The OrientedBoundingBox class can be oriented in any way with respect to the coordinate axes. This can provide a tighter fit to the bounded data, but construction, intersection, and range calculation are more costly.

Here a group of points is used to create both an (axis-aligned) BoundingBox and an OrientedBoundingBox. The points are drawn in blue, the BoundingBox in black, and the OrientedBoundingBox in orange.
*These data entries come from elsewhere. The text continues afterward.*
Context: an optimization exercise on an open-source flow, tuned for small area, a short achievable clock period and few clock cycles. The choices shown serve that exercise and are no tape-out recipe.
In this exercise RTL edits were held to simulation tests only and were not proved equivalent to the original.
Power is estimated from default activity; no workload was simulated.

==> design/flow/design.v <==
`timescale 1ns/1ns
module cpu(
        input Clk,
        input Reset_N,
        output i_readM,
        output i_writeM,
        output [15:0] i_address,
        input [15:0] i_data,
        output d_readM,
        output d_writeM,
        output [15:0] d_address,
        input [15:0] d_data_in,
        output [15:0] d_data_out,
        output reg [15:0] num_inst,
        output reg [15:0] output_port,
        output is_halted
);
    assign i_readM = 1'b1;
    assign i_writeM = 1'b0;
    reg [7:0]  pc;
    reg [15:0] ir;
    reg        v_ex;
    reg [8:0]  pcp1_ex;
    reg        m_b, m_nb, m_imm, m_tcp, m_cin;      
    reg        x_br, x_jr, x_pt;                    
    reg [4:0]  sel_a, sel_b;                        
    reg [15:0] res;
    reg [15:0] sdata;
    reg [1:0]  rd_m;
    reg        we_m, ld_m, st_m, wwd_m, hlt_m, cnt_m;
    reg [15:0] r0, r1, r2, r3;
    wire [3:0] f_op = i_data[15:12];
    wire [5:0] f_fn = i_data[5:0];
    wire [1:0] f_rs = i_data[11:10];
    wire [1:0] f_rt = i_data[9:8];
    wire [7:0] f_imm = i_data[7:0];
    wire f_isR   = (f_op == 4'd15);
    wire f_r_alu = f_isR & ~f_fn[4];
    wire f_r_jr  = f_isR & f_fn[4] & ~f_fn[2];
    wire f_r_hlt = f_isR & f_fn[4] & f_fn[2] & f_fn[0];
    wire f_isBr  = (f_op[3:2] == 2'b00);
    wire f_jump  = f_op[3] & ~f_op[2] & (f_op[1] | f_op[0]);
    wire f_use_rs = ~((f_op == 4'd6) | (f_op == 4'd14) | f_jump | f_r_hlt);
    wire f_use_rt = (f_r_alu & ~f_fn[2]) | (f_isBr & ~f_op[1]) | (f_op == 4'd8);
    wire f_pt = f_isBr & ((f_imm[7:5] == 3'b111) | ((f_imm[7:5] == 3'b000) & ~f_op[0]));
    wire [8:0] pcp1 = {1'b0, pc} + 9'd1;
    wire [4:0] t_p = pc[4:0] ^ f_imm[4:0];
    wire [4:0] t_g = pc[4:0] & f_imm[4:0];
    wire c1 = pc[0] | f_imm[0];
    wire c2 = t_g[1] | (t_p[1] & pc[0]) | (t_p[1] & f_imm[0]);
    wire g32 = t_g[3] | (t_p[3] & t_g[2]);
    wire p32 = t_p[3] & t_p[2];
    wire c3 = t_g[2] | (t_p[2] & t_g[1]) | (t_p[2] & t_p[1] & pc[0]) | (t_p[2] & t_p[1] & f_imm[0]);
    wire c4 = g32 | (p32 & c2);
    wire c5 = t_g[4] | (t_p[4] & g32) | (t_p[4] & p32 & c2);
    wire [2:0] pc_hi_m1 = pc[7:5] - 3'd1;
    wire [2:0] pc_hi_p1 = pc[7:5] + 3'd1;
    wire [2:0] t_hi = f_imm[7] ? (c5 ? pc[7:5] : pc_hi_m1) : (c5 ? pc_hi_p1 : pc[7:5]);
    wire [7:0] f_btgt = {t_hi, t_p ^ {c4, c3, c2, c1, 1'b1}};
    reg [7:0] f_rsv;
    always @(*) begin
        case (f_rs)
            2'd0: f_rsv = r0[7:0];
            2'd1: f_rsv = r1[7:0];
            2'd2: f_rsv = r2[7:0];
            default: f_rsv = r3[7:0];
        endcase
    end
    wire [3:0] op  = ir[15:12];
    wire [5:0] fn  = ir[5:0];
    wire [1:0] rs  = ir[11:10];
    wire [1:0] rt  = ir[9:8];
    wire [1:0] rdf = ir[7:6];
    wire [7:0] imm = ir[7:0];
    wire [15:0] simm = {{8{imm[7]}}, imm};
    wire isR    = (op == 4'd15);
    wire r_alu  = isR & ~fn[4];
    wire r_jrl  = isR & fn[4] & ~fn[2] & fn[1];
    wire r_wwd  = isR & fn[4] & fn[2] & ~fn[0];
    wire r_hlt  = isR & fn[4] & fn[2] & fn[0];
    wire isADI  = (op == 4'd4);
    wire isORI  = (op == 4'd5);
    wire isLHI  = (op == 4'd6);
    wire isLWD  = (op == 4'd7);
    wire isSWD  = (op == 4'd8);
    wire isJAL  = (op == 4'd10);
    wire isNOP  = (op == 4'd14);
    wire go = v_ex;
    wire [15:0] A = ({16{sel_a[0]}} & r0) | ({16{sel_a[1]}} & r1) | ({16{sel_a[2]}} & r2)
                  | ({16{sel_a[3]}} & r3) | ({16{sel_a[4]}} & res);
    wire [15:0] B = ({16{sel_b[0]}} & r0) | ({16{sel_b[1]}} & r1) | ({16{sel_b[2]}} & r2)
                  | ({16{sel_b[3]}} & r3) | ({16{sel_b[4]}} & res);
    wire [15:0] y = ({16{m_b}} & B) | ({16{m_nb}} & ~B) | ({16{m_imm}} & simm) | {16{m_tcp}};
    wire [15:0] pg = A ^ y;
    wire [15:0] gb = ({16{m_b}} & A & B) | ({16{m_nb}} & A & ~B) | ({16{m_imm}} & A & simm);
    wire c0x = (m_nb & (A[0] | ~B[0])) | (m_tcp & ~A[0]);
    wire c1x = gb[0] | c0x;
    wire [15:0] gg0 = {gb[15:1], c1x};
    wire [15:0] gp0 = {pg[15:1], 1'b0};
    wire [15:0] gg1, gp1, gg2, gp2, gg3, gp3, gg4;
    genvar gi;
    generate
        for (gi = 0; gi < 16; gi = gi + 1) begin : pfx
            if (gi == 1) begin : l1b
                assign gg1[gi] = gb[1] | (pg[1] & gb[0]) | (pg[1] & c0x);
                assign gp1[gi] = 1'b0;
            end else if (gi >= 2) begin : l1
                assign gg1[gi] = gg0[gi] | (gp0[gi] & gg0[gi-1]);
                assign gp1[gi] = gp0[gi] & gp0[gi-1];
            end else begin : l1n
                assign gg1[gi] = gg0[gi];
                assign gp1[gi] = gp0[gi];
            end
            if (gi >= 2) begin : l2
                assign gg2[gi] = gg1[gi] | (gp1[gi] & gg1[gi-2]);
                assign gp2[gi] = gp1[gi] & gp1[gi-2];
            end else begin : l2n
                assign gg2[gi] = gg1[gi];
                assign gp2[gi] = gp1[gi];
            end
            if (gi >= 4) begin : l3
                assign gg3[gi] = gg2[gi] | (gp2[gi] & gg2[gi-4]);
                assign gp3[gi] = gp2[gi] & gp2[gi-4];
            end else begin : l3n
                assign gg3[gi] = gg2[gi];
                assign gp3[gi] = gp2[gi];
            end
            if (gi >= 8) begin : l4
                assign gg4[gi] = gg3[gi] | (gp3[gi] & gg3[gi-8]);
            end else begin : l4n
                assign gg4[gi] = gg3[gi];
            end
        end
    endgenerate
    wire [15:0] sum = pg ^ {gg4[14:0], m_cin};
    reg [15:0] other;
    reg sel_sum;
    always @(*) begin
        sel_sum = 1'b0;
        other = A;                                             
        if (isR) begin
            if (fn[4]) begin
                if (fn[1]) other = {7'd0, pcp1_ex};            
            end else case (fn[2:0])
                3'd2: other = gb;
                3'd3: other = gb | pg;
                3'd4: other = ~A;
                3'd6: other = {A[14:0], 1'b0};
                3'd7: other = {A[15], A[15:1]};
                default: sel_sum = 1'b1;                       
            endcase
        end else if (isORI) other = gb | pg;
        else if (isLHI) other = {imm, 8'h00};
        else if (isJAL) other = {7'd0, pcp1_ex};
        else sel_sum = 1'b1;                                   
    end
    wire [15:0] alu = sel_sum ? sum : other;
    wire a_eq_b = (A == B);
    wire a_nz = |A;
    reg br_cond;
    always @(*) begin
        case (op[1:0])
            2'd0: br_cond = ~a_eq_b;           
            2'd1: br_cond = a_eq_b;            
            2'd2: br_cond = ~A[15] & a_nz;     
            default: br_cond = A[15];          
        endcase
    end
    wire [7:0] br_target = pcp1_ex[7:0] + imm;
    wire redirect = go & ((x_br & (br_cond ^ x_pt)) | (x_jr & (A[7:0] != pc)));
    wire [7:0] target = x_jr ? A[7:0] : x_pt ? pcp1_ex[7:0] : br_target;
    wire we_ex = r_alu | isADI | isORI | isLHI | isLWD | isJAL | r_jrl;
    wire [1:0] dst_ex = (isJAL | r_jrl) ? 2'd2 : isR ? rdf : rt;
    wire f_seq = ~(f_pt | f_jump | f_r_jr);
    wire keep = ~redirect & ~haz;
    wire s_red = Reset_N & redirect;
    wire s_hold = Reset_N & ~redirect & haz;
    wire s_bt = Reset_N & keep & f_pt;
    wire s_j = Reset_N & keep & f_jump;
    wire s_jr = Reset_N & keep & f_r_jr;
    wire s_seq = Reset_N & keep & f_seq;
    always @(posedge Clk) begin
        pc <= ({8{s_red}} & target) | ({8{s_hold}} & pc) | ({8{s_bt}} & f_btgt)
            | ({8{s_j}} & f_imm) | ({8{s_jr}} & f_rsv) | ({8{s_seq}} & pcp1[7:0]);
    end
    wire fwd_a_nx = go & we_ex & (dst_ex == f_rs);
    wire fwd_b_nx = go & we_ex & (dst_ex == f_rt);
    wire haz = go & isLWD & ((f_use_rs & (dst_ex == f_rs)) | (f_use_rt & (dst_ex == f_rt)));
    wire f_sub = f_isR & (f_fn[2:0] == 3'd1);
    wire f_tcp = f_isR & (f_fn[2:0] == 3'd5);
    always @(posedge Clk) begin
        v_ex <= Reset_N & ~redirect & ~haz;
        ir <= i_data;
        pcp1_ex <= pcp1;
        m_b <= f_isR & ~f_fn[2] & (f_fn[1:0] != 2'd1);
        m_nb <= f_sub;
        m_imm <= ~f_isR & ~f_isBr;
        m_tcp <= f_tcp;
        m_cin <= f_sub | f_tcp;
        x_br <= f_isBr & (|f_imm);
        x_pt <= f_pt;
        x_jr <= f_r_jr;
        sel_a <= fwd_a_nx ? 5'b10000 : {1'b0, f_rs == 2'd3, f_rs == 2'd2, f_rs == 2'd1, f_rs == 2'd0};
        sel_b <= fwd_b_nx ? 5'b10000 : {1'b0, f_rt == 2'd3, f_rt == 2'd2, f_rt == 2'd1, f_rt == 2'd0};
    end
    always @(posedge Clk) begin
        res   <= alu;
        sdata <= B;
        rd_m  <= dst_ex;
        we_m  <= go & we_ex;
        ld_m  <= go & isLWD;
        st_m  <= go & isSWD;
        wwd_m <= go & r_wwd;
        hlt_m <= go & r_hlt;
        cnt_m <= go & ~isNOP & ~r_hlt;
    end
    wire [15:0] wdata = Reset_N ? (ld_m ? d_data_in : res) : 16'd0;
    always @(posedge Clk) begin
        if (!Reset_N || (we_m && rd_m == 2'd0)) r0 <= wdata;
        if (!Reset_N || (we_m && rd_m == 2'd1)) r1 <= wdata;
        if (!Reset_N || (we_m && rd_m == 2'd2)) r2 <= wdata;
        if (!Reset_N || (we_m && rd_m == 2'd3)) r3 <= wdata;
    end
    always @(posedge Clk) begin
        if (!Reset_N) num_inst <= 16'd0;
        else num_inst <= num_inst + {15'd0, cnt_m};
        if (wwd_m) output_port <= res;
    end
    assign i_address = {8'd0, pc};
    assign d_readM = ld_m;
    assign d_writeM = st_m;
    assign d_address = res;
    assign d_data_out = sdata;
    assign is_halted = hlt_m;
endmodule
Diagram showing (axis-aligned) BoundingBox and OrientedBoundingBox objects bounding the same set of points.
#include "axom/primal/operators/compute_bounding_box.hpp"
  // An array of Points to include in the bounding boxes
  const int nbr_points = 6;
  PointType data[nbr_points] = {PointType {0.6, 1.2, 1.0},
                                PointType {1.3, 1.6, 1.8},
                                PointType {2.9, 2.4, 2.3},
                                PointType {3.2, 3.5, 3.0},
                                PointType {3.6, 3.2, 4.0},
                                PointType {4.3, 4.3, 4.5}};

  // A BoundingBox constructor takes an array of Point objects
  BoundingBoxType bbox(data, nbr_points);
  // Make an OrientedBoundingBox
  OrientedBoundingBoxType obbox = compute_oriented_bounding_box(data, nbr_points);

Primal also provides a merge_boxes() function to produce a bounding box that contains two input bounding boxes. This is available for client codes to use and also supports the operation of the BVHTree class.